DNMT3B对甲状腺乳头状癌细胞增殖和侵袭的影响

Effect of DNMT3B on proliferation and invasion of papillary thyroid carcinoma cells

目的探讨敲减DNA甲基化转移酶3B(DNA methyltransferase 3 beta,DNMT3B)对甲状腺乳头状癌细胞BCPAP增殖和侵袭的影响及其作用机制。方法采用Western blot方法检测正常人甲状腺细胞Nthy-ori 3-1和甲状腺癌细胞株TPC-1、K1和BCPAP中DNMT3B的表达,以DNMT3B高表达的BCPAP细胞作为后续研究对象,实验分为空白对照组(control组)、阴性对照组(si-NC组,转染阴性siRNA)和敲减DNMT3B组(si-DNMT3B组,转染干扰DNMT3B表达的siRNA)。应用RNA敲减(RNAi)技术合成针对DNMT3B的siRNA并转染BCPAP细胞,qRT-PCR和Western blot检测各组中DNMT3B、死亡相关蛋白激酶(death-associated protein kinase,DAPK)、细胞凋亡调控因子(Bcl-2-associated X protein,Bax)和Ras相关区域家族1A(Ras-associated domain family 1A,RASSF1A)这4个基因的mRNA和蛋白水平。CCK-8法检测细胞增殖能力。Transwell实验检测细胞侵袭和迁移能力。流式细胞术检测敲减DNMT3B对细胞凋亡的影响。甲基化特异性PCR检测敲减DNMT3B对DAPK,Bax和RASSF1A基因甲基化的影响。结果与Nthy-ori 3-1细胞比较,DNMT3B在TPC-1细胞和K1细胞中的mRNA和蛋白水平升高,在BCPAP细胞中的mRNA和蛋白水平最高(P<0.01)。与control组和si-NC组相比,敲减DNMT3B组中DNMT3B基因的mRNA和蛋白水平显著降低(P<0.01)。与control组和si-NC组相比,敲减DNMT3B组BCPAP细胞增殖、迁移和侵袭能力显著降低(P<0.01)。与control组和si-NC组相比,敲减DNMT3B组BCPAP细胞凋亡增多(P<0.01)。与control组和si-NC组相比,敲减DNMT3B组DAPK、Bax和RASSF1A启动子甲基化水平下降,mRNA水平和蛋白水平上升(P<0.01)。结论敲减DNMT3B可能通过调控凋亡相关基因启动子区域的甲基化水平来影响基因的表达,从而抑制BCPAP细胞的增殖、迁移及侵袭。

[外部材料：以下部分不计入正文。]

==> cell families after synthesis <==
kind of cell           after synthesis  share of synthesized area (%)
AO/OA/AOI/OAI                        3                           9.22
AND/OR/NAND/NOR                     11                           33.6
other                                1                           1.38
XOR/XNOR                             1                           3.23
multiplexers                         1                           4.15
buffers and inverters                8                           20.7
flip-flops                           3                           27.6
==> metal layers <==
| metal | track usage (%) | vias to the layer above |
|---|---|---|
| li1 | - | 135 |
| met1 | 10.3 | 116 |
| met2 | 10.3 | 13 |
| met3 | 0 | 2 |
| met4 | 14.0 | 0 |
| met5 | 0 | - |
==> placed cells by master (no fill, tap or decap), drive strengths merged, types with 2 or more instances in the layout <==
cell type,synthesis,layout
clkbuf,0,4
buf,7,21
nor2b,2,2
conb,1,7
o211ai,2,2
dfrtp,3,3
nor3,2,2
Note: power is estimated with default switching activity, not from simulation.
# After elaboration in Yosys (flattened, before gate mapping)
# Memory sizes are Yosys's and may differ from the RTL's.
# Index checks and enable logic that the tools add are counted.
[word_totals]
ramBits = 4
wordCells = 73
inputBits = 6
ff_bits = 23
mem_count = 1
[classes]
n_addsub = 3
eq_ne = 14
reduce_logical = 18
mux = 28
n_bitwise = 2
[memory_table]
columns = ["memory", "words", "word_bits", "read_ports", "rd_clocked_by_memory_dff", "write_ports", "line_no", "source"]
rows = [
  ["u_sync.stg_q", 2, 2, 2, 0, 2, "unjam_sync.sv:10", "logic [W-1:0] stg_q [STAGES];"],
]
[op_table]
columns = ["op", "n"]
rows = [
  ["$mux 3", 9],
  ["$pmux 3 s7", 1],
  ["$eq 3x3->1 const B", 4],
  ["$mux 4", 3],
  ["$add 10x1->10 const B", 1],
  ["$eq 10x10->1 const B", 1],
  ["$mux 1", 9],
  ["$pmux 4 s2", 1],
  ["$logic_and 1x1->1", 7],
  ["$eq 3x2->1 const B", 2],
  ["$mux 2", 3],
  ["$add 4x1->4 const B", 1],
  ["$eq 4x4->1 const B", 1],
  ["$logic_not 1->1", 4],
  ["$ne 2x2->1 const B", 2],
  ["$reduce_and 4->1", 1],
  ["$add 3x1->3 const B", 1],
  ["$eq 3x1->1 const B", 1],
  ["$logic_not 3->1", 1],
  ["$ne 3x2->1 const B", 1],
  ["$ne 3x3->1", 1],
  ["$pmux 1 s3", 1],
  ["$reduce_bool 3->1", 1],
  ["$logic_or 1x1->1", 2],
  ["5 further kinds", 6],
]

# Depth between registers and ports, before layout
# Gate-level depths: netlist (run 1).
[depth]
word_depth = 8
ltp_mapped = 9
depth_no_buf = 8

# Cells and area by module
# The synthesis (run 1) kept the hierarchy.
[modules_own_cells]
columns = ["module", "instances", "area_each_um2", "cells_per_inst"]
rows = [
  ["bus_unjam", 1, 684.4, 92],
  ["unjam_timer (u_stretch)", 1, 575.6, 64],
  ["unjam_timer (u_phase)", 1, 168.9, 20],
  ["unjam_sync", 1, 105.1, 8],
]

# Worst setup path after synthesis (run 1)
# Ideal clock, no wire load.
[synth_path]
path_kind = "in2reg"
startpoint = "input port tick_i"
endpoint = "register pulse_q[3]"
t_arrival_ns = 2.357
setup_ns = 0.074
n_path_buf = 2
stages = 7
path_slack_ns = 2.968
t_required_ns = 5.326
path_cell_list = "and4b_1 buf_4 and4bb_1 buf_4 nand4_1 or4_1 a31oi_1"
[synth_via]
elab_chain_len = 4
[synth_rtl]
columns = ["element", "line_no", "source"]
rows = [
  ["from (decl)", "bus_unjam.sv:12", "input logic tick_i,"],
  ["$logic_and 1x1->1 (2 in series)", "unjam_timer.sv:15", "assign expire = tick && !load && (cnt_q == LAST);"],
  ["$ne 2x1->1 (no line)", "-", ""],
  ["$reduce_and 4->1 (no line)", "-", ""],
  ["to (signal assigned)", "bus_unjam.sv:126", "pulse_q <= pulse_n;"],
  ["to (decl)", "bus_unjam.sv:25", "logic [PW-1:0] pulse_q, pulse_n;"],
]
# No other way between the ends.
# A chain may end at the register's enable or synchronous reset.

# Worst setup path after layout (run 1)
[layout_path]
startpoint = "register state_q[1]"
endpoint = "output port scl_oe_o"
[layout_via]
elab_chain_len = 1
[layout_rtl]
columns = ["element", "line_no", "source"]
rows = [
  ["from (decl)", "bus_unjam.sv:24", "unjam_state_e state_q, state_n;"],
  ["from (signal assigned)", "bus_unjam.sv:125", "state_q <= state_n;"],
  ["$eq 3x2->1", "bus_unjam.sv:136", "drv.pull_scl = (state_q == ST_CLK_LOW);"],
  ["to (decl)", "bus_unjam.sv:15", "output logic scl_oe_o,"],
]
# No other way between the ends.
<file path="src/rtl/ascii_adj_pkg.sv">
package ascii_adj_pkg;
    typedef enum logic {
        OP_ADD = 1'b0,
        OP_SUB = 1'b1
    } adj_op_e;

    localparam int unsigned NIB_W = 4;
endpackage

</file>
<file path="src/rtl/ascii_adj_detect.sv">
module ascii_adj_detect #(
    parameter int unsigned NIB_W = 4,
    parameter int unsigned LIMIT = 9
) (
    input  logic [NIB_W-1:0] low_nib,
    input  logic             aux_in,
    output logic             take
);
    always_comb begin
        take = aux_in | (low_nib > NIB_W'(LIMIT));
    end
endmodule

</file>
<file path="src/rtl/ascii_adj_step.sv">
// Word-wide correction folded with the explicit high-byte step into one
// constant: +/-(STEP + 2^BYTE_W). A single adder covers both effects.
module ascii_adj_step #(
    parameter int unsigned AX_W   = 16,
    parameter int unsigned BYTE_W = AX_W / 2,
    parameter int unsigned STEP   = 6
) (
    input  logic [AX_W-1:0] ax,
    input  logic            sub,
    output logic [AX_W-1:0] stepped
);
    localparam logic [AX_W-1:0] HI_ONE = AX_W'(1) << BYTE_W;
    localparam logic [AX_W-1:0] DELTA  = HI_ONE + AX_W'(STEP);

    always_comb begin
        if (sub) begin
            stepped = ax - DELTA;
        end else begin
            stepped = ax + DELTA;
        end
    end
endmodule

</file>
<file path="src/rtl/ascii_adj_unit.sv">
module ascii_adj_unit #(
    parameter int unsigned AX_W  = 16,
    parameter int unsigned LIMIT = 9,
    parameter int unsigned STEP  = 6
) (
    input  logic            clk,
    input  logic            rst_n,
    input  logic            op_sub,
    input  logic [AX_W-1:0] ax_in,
    input  logic            af_in,
    output logic [AX_W-1:0] ax_out,
    output logic            af_out,
    output logic            cf_out
);
    import ascii_adj_pkg::*;

    localparam int unsigned BYTE_W = AX_W / 2;
    localparam int unsigned HI_W   = AX_W - BYTE_W;
    localparam int unsigned PAD_W  = BYTE_W - NIB_W;

    typedef struct packed {
        logic [AX_W-1:0] ax;
        logic            af;
        logic            cf;
    } adj_res_t;

    adj_res_t        res_d, res_q;
    adj_op_e         op;
    logic            take;
    logic [AX_W-1:0] stepped;

    assign op = adj_op_e'(op_sub);

    ascii_adj_detect #(
        .NIB_W (NIB_W),
        .LIMIT (LIMIT)
    ) u_detect (
        .low_nib (ax_in[NIB_W-1:0]),
        .aux_in  (af_in),
        .take    (take)
    );

    ascii_adj_step #(
        .AX_W   (AX_W),
        .BYTE_W (BYTE_W),
        .STEP   (STEP)
    ) u_step (
        .ax      (ax_in),
        .sub     (op == OP_SUB),
        .stepped (stepped)
    );

    always_comb begin
        logic [HI_W-1:0]  hi_d;
        logic [NIB_W-1:0] lo_d;
        if (take) begin
            hi_d = stepped[AX_W-1:BYTE_W];
            lo_d = stepped[NIB_W-1:0];
        end else begin
            hi_d = ax_in[AX_W-1:BYTE_W];
            lo_d = ax_in[NIB_W-1:0];
        end
        res_d.ax = {hi_d, {PAD_W{1'b0}}, lo_d};
        res_d.af = take;
        res_d.cf = take;
    end

    always_ff @(posedge clk or negedge rst_n) begin
        if (!rst_n) begin
            res_q <= '0;
        end else begin
            res_q <= res_d;
        end
    end

    assign ax_out = res_q.ax;
    assign af_out = res_q.af;
    assign cf_out = res_q.cf;
endmodule

</file>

Objective To investigate the effect of DNMT3B on the proliferation and invasion of thyroid papillary carcinoma cell line BCPAP and its mechanism.Methods Western blot was used to detect the expression of DNMT3B in normal thyroid Nthy-ori 3-1 cells and thyroid cancer cell lines TPC-1,K1 and BCPAP.BCPAP cells with high expression of DNMT3B were divided into blank control group(control group),negative control group(NC group,transfected with DNMT3B intervention null siRNA)and DNMT3B interference group(transfected with DNMT3B effective intervention siRNA).The siRNA targeting DNMT3B was synthesized by RNA interference(RNAi)technique and transfected into BCPAP cells.The effects of interfering DNMT3B on the mRNA and protein expression of DAPK,Bax and RASSF1A were detected by qRT-PCR and Western blot.The ability of cell proliferation was detected by CCK-8 assay.The invasion and migration abilities were detected by Transwell assay.The effect of interfering DNMT3B on apoptosis was detected by flow cytometry.Methylation-specific PCR was used to detect the effect of interfering DNMT3B on cell growth and methylation of apoptosis-related genes.Results Compared with Nthy-ori 3-1 cells,the expression level of DNMT3B in TPC1 and K1 cells was significantly increased(P<0.01),and it was the highest in BCPAP cells.Compared with control group and si-NC group,the mRNA and protein levels of DNMT3B were decreased significantly in DNMT3B interference group(P<0.01),the proliferation,migration and invasion abilities of BCPAP cells were significantly inhibited(P<0.01),and the apoptosis of BCPAP cells was promoted(P<0.01).Compared with control group and si-NC group,the methylation levels of DAPK,Bax and RASSF1A promoters were decreased,while their expression was increased in DNMT3B interference group(P<0.01).Conclusion Interfering with DNMT3B may affect gene expression by regulating the level of methylation in the promoter region of apoptosis-related genes,thus inhibiting the proliferation,migration and invasion of BCPAP cells.